ADS-Cap: A Framework for Accurate and Diverse Stylized Captioning with Unpaired Stylistic Corpora

Kanzhi Cheng,Zheng Ma,Shi Zong,Jianbing Zhang,Xinyu Dai,Jiajun Chen
2023-08-02
Abstract:Generating visually grounded image captions with specific linguistic styles using unpaired stylistic corpora is a challenging task, especially since we expect stylized captions with a wide variety of stylistic patterns. In this paper, we propose a novel framework to generate Accurate and Diverse Stylized Captions (ADS-Cap). Our ADS-Cap first uses a contrastive learning module to align the image and text features, which unifies paired factual and unpaired stylistic corpora during the training process. A conditional variational auto-encoder is then used to automatically memorize diverse stylistic patterns in latent space and enhance diversity through sampling. We also design a simple but effective recheck module to boost style accuracy by filtering style-specific captions.
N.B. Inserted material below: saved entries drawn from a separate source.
Context: an optimization exercise on an open-source flow, tuned for small area. The choices shown serve that exercise and are no tape-out recipe.
Only simulation tests tie the RTL to the original design; equivalence was not proved.
Power is estimated from default activity; no workload was simulated.

File: flow/standard.sh
#!/bin/bash
# synth_recipe.tcl (not shown) runs the flow's synth.tcl, then flattens the netlist and writes it again
# the make line also repeats each setting of config.mk as NAME=value (left out here)
make -C /OpenROAD-flow-scripts/flow DESIGN_CONFIG=/design/flow/config.mk WORK_HOME=/design/flow/orfs CLKGATE_MAP_FILE= SYNTH_SCRIPT=/design/flow/synth_recipe.tcl "${@:-finish}"
File: flow/design.v
module mucom_engine (
    input  wire        clk,
    input  wire        rst,
    input  wire        cmd_valid,
    output wire        cmd_ready,
    input  wire [3:0]  cmd_op,
    input  wire [7:0]  cmd_index,
    input  wire [3:0]  cmd_size,
    input  wire [63:0] cmd_data,
    input  wire [15:0] cmd_ms,
    output reg         res_valid,
    output reg  [1:0]  res_status,
    output wire        res_got,
    output wire [31:0] res_elapsed,
    output reg  [63:0] res_out,
    input  wire [31:0] now,
    input  wire        rx_valid,
    input  wire [7:0]  rx_byte,
    output wire        rx_ready,
    input  wire [15:0] tx_space,
    output wire        tx_valid,
    output wire [7:0]  tx_byte,
    input  wire        tx_ready,
    output wire        crit,
    output wire        flush_req,
    input  wire        flush_done,
    output wire        disp_valid,
    output wire [1:0]  disp_kind,
    output wire [3:0]  disp_dcnt,
    output wire [71:0] disp_data,
    input  wire        reply_valid,
    input  wire [7:0]  reply_index,
    input  wire [3:0]  reply_size,
    input  wire [63:0] reply_data
);
    localparam [1:0] K_WREQ = 2'b00;
    localparam [1:0] K_RREQ = 2'b01;
    localparam [1:0] K_RRSP = 2'b10;
    localparam [1:0] K_EXEC = 2'b11;
    localparam [3:0] OP_SETTO = 4'd1, OP_GETLC = 4'd2, OP_POLL = 4'd3, OP_READ = 4'd4,
                     OP_WRITE = 4'd5, OP_INVOKE = 4'd6, OP_INVOKE0 = 4'd7;
    localparam [1:0] ST_OK = 2'd0, ST_ERR = 2'd1, ST_TIMEOUT = 2'd2, ST_COMM = 2'd3;
    localparam [3:0] S_IDLE   = 4'd0,
                     S_POLL   = 4'd1,    
                     S_DISP   = 4'd2,    
                     S_RWAIT  = 4'd3,    
                     S_RSEND  = 4'd4,    
                     S_TXWAIT = 4'd5,    
                     S_TXCHK  = 4'd6,    
                     S_SEND   = 4'd7,    
                     S_FLUSH  = 4'd8,    
                     S_RSPCHK = 4'd9,    
                     S_DONE   = 4'd10;   
    localparam [1:0] R_POLLCMD = 2'd0, R_DRAIN = 2'd1, R_TXWAIT = 2'd2, R_RSPWAIT = 2'd3;
    function [3:0] lastidx;
        input [1:0] k;
        input [2:0] c;
        begin
            if (k == K_RREQ)    lastidx = 4'd1;
            else if (c == 3'd0) lastidx = 4'd2;
            else                lastidx = {1'b0, c} + 4'd3;
        end
    endfunction
    function [31:0] sub32;
        input [31:0] a;
        input [31:0] b;
        reg br;
        integer k;
        begin
            br = 1'b0;
            for (k = 0; k < 32; k = k + 1) begin
                sub32[k] = a[k] ^ b[k] ^ br;
                br = (~a[k] & b[k]) | (~(a[k] ^ b[k]) & br);
            end
        end
    endfunction
    function ge15;
        input [14:0] a;
        input [14:0] b;
        reg br;
        integer k;
        begin
            br = 1'b0;
            for (k = 0; k < 15; k = k + 1)
                br = (~a[k] & b[k]) | (~(a[k] ^ b[k]) & br);
            ge15 = ~br;
        end
    endfunction
    reg  [3:0]  state;
    reg  [1:0]  ret;
    reg         got;
    reg  [14:0] timeout;         
    reg  [31:0] lastcomm;
    reg  [31:0] t0;
    reg  [31:0] t0r;
    reg  [7:0]  req_index;
    reg  [2:0]  req_cntf;
    reg  [1:0]  txkind;
    reg  [63:0] pb;
    reg         match;           
    reg         cp;              
    reg  [71:0] sb;              
    reg  [3:0]  cnt;
    reg  [1:0]  rkind;
    reg  [2:0]  rcntf;
    reg  [3:0]  txidx;
    wire st_idle   = (state == S_IDLE);
    wire st_poll   = (state == S_POLL);
    wire st_disp   = (state == S_DISP);
    wire st_rwait  = (state == S_RWAIT);
    wire st_rsend  = (state == S_RSEND);
    wire st_send   = (state == S_SEND);
    wire [31:0] elapsed  = sub32(now, st_rwait ? t0r : t0);
    wire        expired  = (elapsed[31:15] != 17'd0) || ge15(elapsed[14:0], timeout);
    wire        space_ok = (tx_space >= 16'd22);
    assign res_elapsed = sub32(t0, lastcomm);
    assign res_got     = got;
    wire        take     = st_poll && rx_valid;
    wire        rx_start = rx_byte[7];
    wire        cont     = take && !rx_start && (cnt != 4'd0);
    wire        sending  = st_send || st_rsend;
    wire [1:0]  lk       = st_send ? txkind : (st_rsend ? K_RRSP : rkind);
    wire [2:0]  lc       = st_send ? req_cntf : rcntf;
    wire [3:0]  lpos     = sending ? txidx : cnt;
    wire        at_last  = (lpos == lastidx(lk, lc));
    wire        complete = cont && at_last;
    assign cmd_ready  = st_idle;
    assign rx_ready   = st_poll;
    assign disp_valid = st_disp;
    assign crit       = sending;
    assign tx_valid   = sending;
    assign flush_req  = (state == S_FLUSH);
    assign disp_kind  = rkind;
    assign disp_dcnt  = {1'b0, rcntf} + 4'd1;
    genvar g;
    generate
        for (g = 0; g < 9; g = g + 1) begin : g_disp
            assign disp_data[8*g +: 8] = sb[71 - 8*g -: 8];
        end
    endgenerate
    wire [71:0] cs = {req_index, pb};
    reg  [7:0]  txraw;
    integer j;
    always @(*) begin
        txraw = ({8{st_rsend && txidx == 4'd0}} & {1'b1, K_RRSP, rcntf, sb[71:70]}) |
                ({8{st_send  && txidx == 4'd0}} & {1'b1, txkind, req_cntf, cs[71:70]});
        for (j = 1; j < 11; j = j + 1)
            txraw = txraw |
                    ({8{st_rsend && txidx == j}} & {1'b0, sb[69 - 7*(j-1) -: 7]}) |
                    ({8{st_send  && txidx == j}} & {1'b0, cs[69 - 7*(j-1) -: 7]});
    end
    wire [2:0]  vbits    = (lk == K_RREQ) ? 3'd6 : (lc == 3'd0) ? 3'd7 : lc;
    reg  [6:0]  keep;
    integer b;
    always @(*) begin
        for (b = 0; b < 7; b = b + 1)
            keep[b] = !at_last || ((3'd6 - b) < vbits);
    end
    assign tx_byte = {txraw[7], txraw[6:0] & keep};
    wire        reply_ok = reply_valid && (rkind == K_RREQ) &&
                           (reply_size >= 4'd1) && (reply_size <= 4'd8);
    wire        size_ok  = (cmd_size >= 4'd1) && (cmd_size <= 4'd8);
    integer m, c;
    always @(posedge clk) begin
        if (st_idle) begin
            req_index <= cmd_index;
            req_cntf  <= (cmd_op == OP_INVOKE0) ? 3'd0 : cmd_size[2:0] - 3'd1;
            txkind    <= (cmd_op == OP_READ)  ? K_RREQ :
                         (cmd_op == OP_WRITE) ? K_WREQ : K_EXEC;
        end
        if (cp) begin
            pb    <= sb[63:0];
            match <= (sb[71:64] == req_index) && (rcntf == req_cntf);
        end else if (st_idle) begin
            pb[63:56] <= (cmd_op == OP_INVOKE0) ? 8'h00 : cmd_data[7:0];
            for (m = 1; m < 8; m = m + 1)
                pb[63 - 8*m -: 8] <= cmd_data[8*m +: 8];
        end
        cp <= complete && (rkind == K_RRSP);
        if (st_disp) begin
            sb[71:64] <= reply_index;
            for (m = 0; m < 8; m = m + 1)
                sb[63 - 8*m -: 8] <= reply_data[8*m +: 8];
            rcntf <= reply_size[2:0] - 3'd1;
        end else if (take && rx_start) begin
            sb[71:70] <= rx_byte[1:0];
            rkind     <= rx_byte[6:5];
            rcntf     <= rx_byte[4:2];
        end else if (cont) begin
            for (c = 1; c < 11; c = c + 1)
                if (cnt == c) sb[69 - 7*(c-1) -: 7] <= rx_byte[6:0];
        end
        if (st_disp) t0r <= now;
        if (sending) begin
            if (tx_ready) txidx <= txidx + 4'd1;
        end else begin
            txidx <= 4'd0;
        end
    end
    always @(posedge clk) begin
        if (rst) begin
            state     <= S_IDLE;
            cnt       <= 4'd0;
            timeout   <= 15'd100;
            lastcomm  <= 32'd0;
            res_valid <= 1'b0;
        end else begin
            res_valid <= 1'b0;
            case (state)
                S_IDLE: begin
                    t0 <= now;
                    if (cmd_valid) begin
                        case (cmd_op)
                            OP_SETTO: begin
                                timeout    <= ($signed(cmd_ms) < 16'sd2) ? 15'd2 : cmd_ms[14:0];
                                res_status <= ST_OK;
                                state      <= S_DONE;
                            end
                            OP_GETLC: begin
                                res_status <= ST_OK;
                                state      <= S_DONE;
                            end
                            OP_POLL: begin
                                got   <= 1'b0;
                                ret   <= R_POLLCMD;
                                state <= S_POLL;
                            end
                            OP_READ: begin
                                if (!size_ok) begin
                                    res_status <= ST_ERR;
                                    state      <= S_DONE;
                                end else begin
                                    got   <= 1'b0;
                                    ret   <= R_DRAIN;
                                    state <= S_POLL;
                                end
                            end
                            OP_WRITE, OP_INVOKE, OP_INVOKE0: begin
                                if (!size_ok && cmd_op != OP_INVOKE0) begin
                                    res_status <= ST_ERR;
                                    state      <= S_DONE;
                                end else begin
                                    state <= S_TXWAIT;
                                end
                            end
                            default: ;   
                        endcase
                    end
                end
                S_POLL: begin
                    if (!rx_valid) begin
                        case (ret)
                            R_POLLCMD: begin
                                res_status <= ST_OK;
                                state      <= S_DONE;
                            end
                            R_DRAIN: begin
                                t0    <= now;
                                state <= S_TXWAIT;
                            end
                            R_TXWAIT:  state <= S_TXCHK;
                            default:   state <= S_RSPCHK;
                        endcase
                    end else if (rx_start) begin
                        cnt <= 4'd1;
                    end else if (cnt != 4'd0) begin
                        if (complete) begin
                            cnt      <= 4'd0;
                            lastcomm <= now;
                            if (rkind == K_RRSP) got   <= 1'b1;
                            else                 state <= S_DISP;
                        end else begin
                            cnt <= cnt + 4'd1;
                        end
                    end
                end
                S_DISP: begin
                    if (reply_ok) state <= S_RWAIT;
                    else          state <= S_POLL;
                end
                S_RWAIT: begin
                    if (space_ok)     state <= S_RSEND;
                    else if (expired) state <= S_POLL;        
                end
                S_RSEND: if (tx_ready && at_last) state <= S_POLL;
                S_TXWAIT: begin
                    if (space_ok) begin
                        state <= S_SEND;
                    end else if (txkind == K_RREQ) begin
                        ret   <= R_TXWAIT;
                        state <= S_POLL;
                    end else if (expired) begin
                        res_status <= ST_OK;    
                        state      <= S_DONE;
                    end
                end
                S_TXCHK: begin
                    if (expired) begin
                        res_status <= ST_TIMEOUT;
                        state      <= S_DONE;
                    end else begin
                        state <= S_TXWAIT;
                    end
                end
                S_SEND: if (tx_ready && at_last) begin
                    if (txkind == K_RREQ) begin
                        state <= S_FLUSH;
                    end else begin
                        res_status <= ST_OK;
                        state      <= S_DONE;
                    end
                end
                S_FLUSH: if (flush_done) begin
                    t0    <= now;
                    got   <= 1'b0;
                    ret   <= R_RSPWAIT;
                    state <= S_POLL;
                end
                S_RSPCHK: begin
                    if (got) begin
                        if (!match) begin
                            res_status <= ST_COMM;
                        end else begin
                            for (m = 0; m < 8; m = m + 1)
                                if (m <= req_cntf) res_out[8*m +: 8] <= pb[63 - 8*m -: 8];
                            res_status <= ST_OK;
                        end
                        state <= S_DONE;
                    end else if (expired) begin
                        cnt        <= 4'd0;
                        res_status <= ST_TIMEOUT;
                        state      <= S_DONE;
                    end else begin
                        state <= S_POLL;
                    end
                end
                S_DONE: begin
                    res_valid <= 1'b1;
                    state     <= S_IDLE;
                end
                default: state <= S_IDLE;
            endcase
        end
    end
endmodule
Experimental results on two widely used stylized image captioning datasets show that regarding consistency with the image, style accuracy and diversity, ADS-Cap achieves outstanding performances compared to various baselines. We finally conduct extensive analyses to understand the effectiveness of our method. Our code is available at <a class="link-external link-https" href="https://github.com/njucckevin/ADS-Cap" rel="external noopener nofollow">this https URL</a>.
Computer Vision and Pattern Recognition,Computation and Language
What problem does this paper attempt to address?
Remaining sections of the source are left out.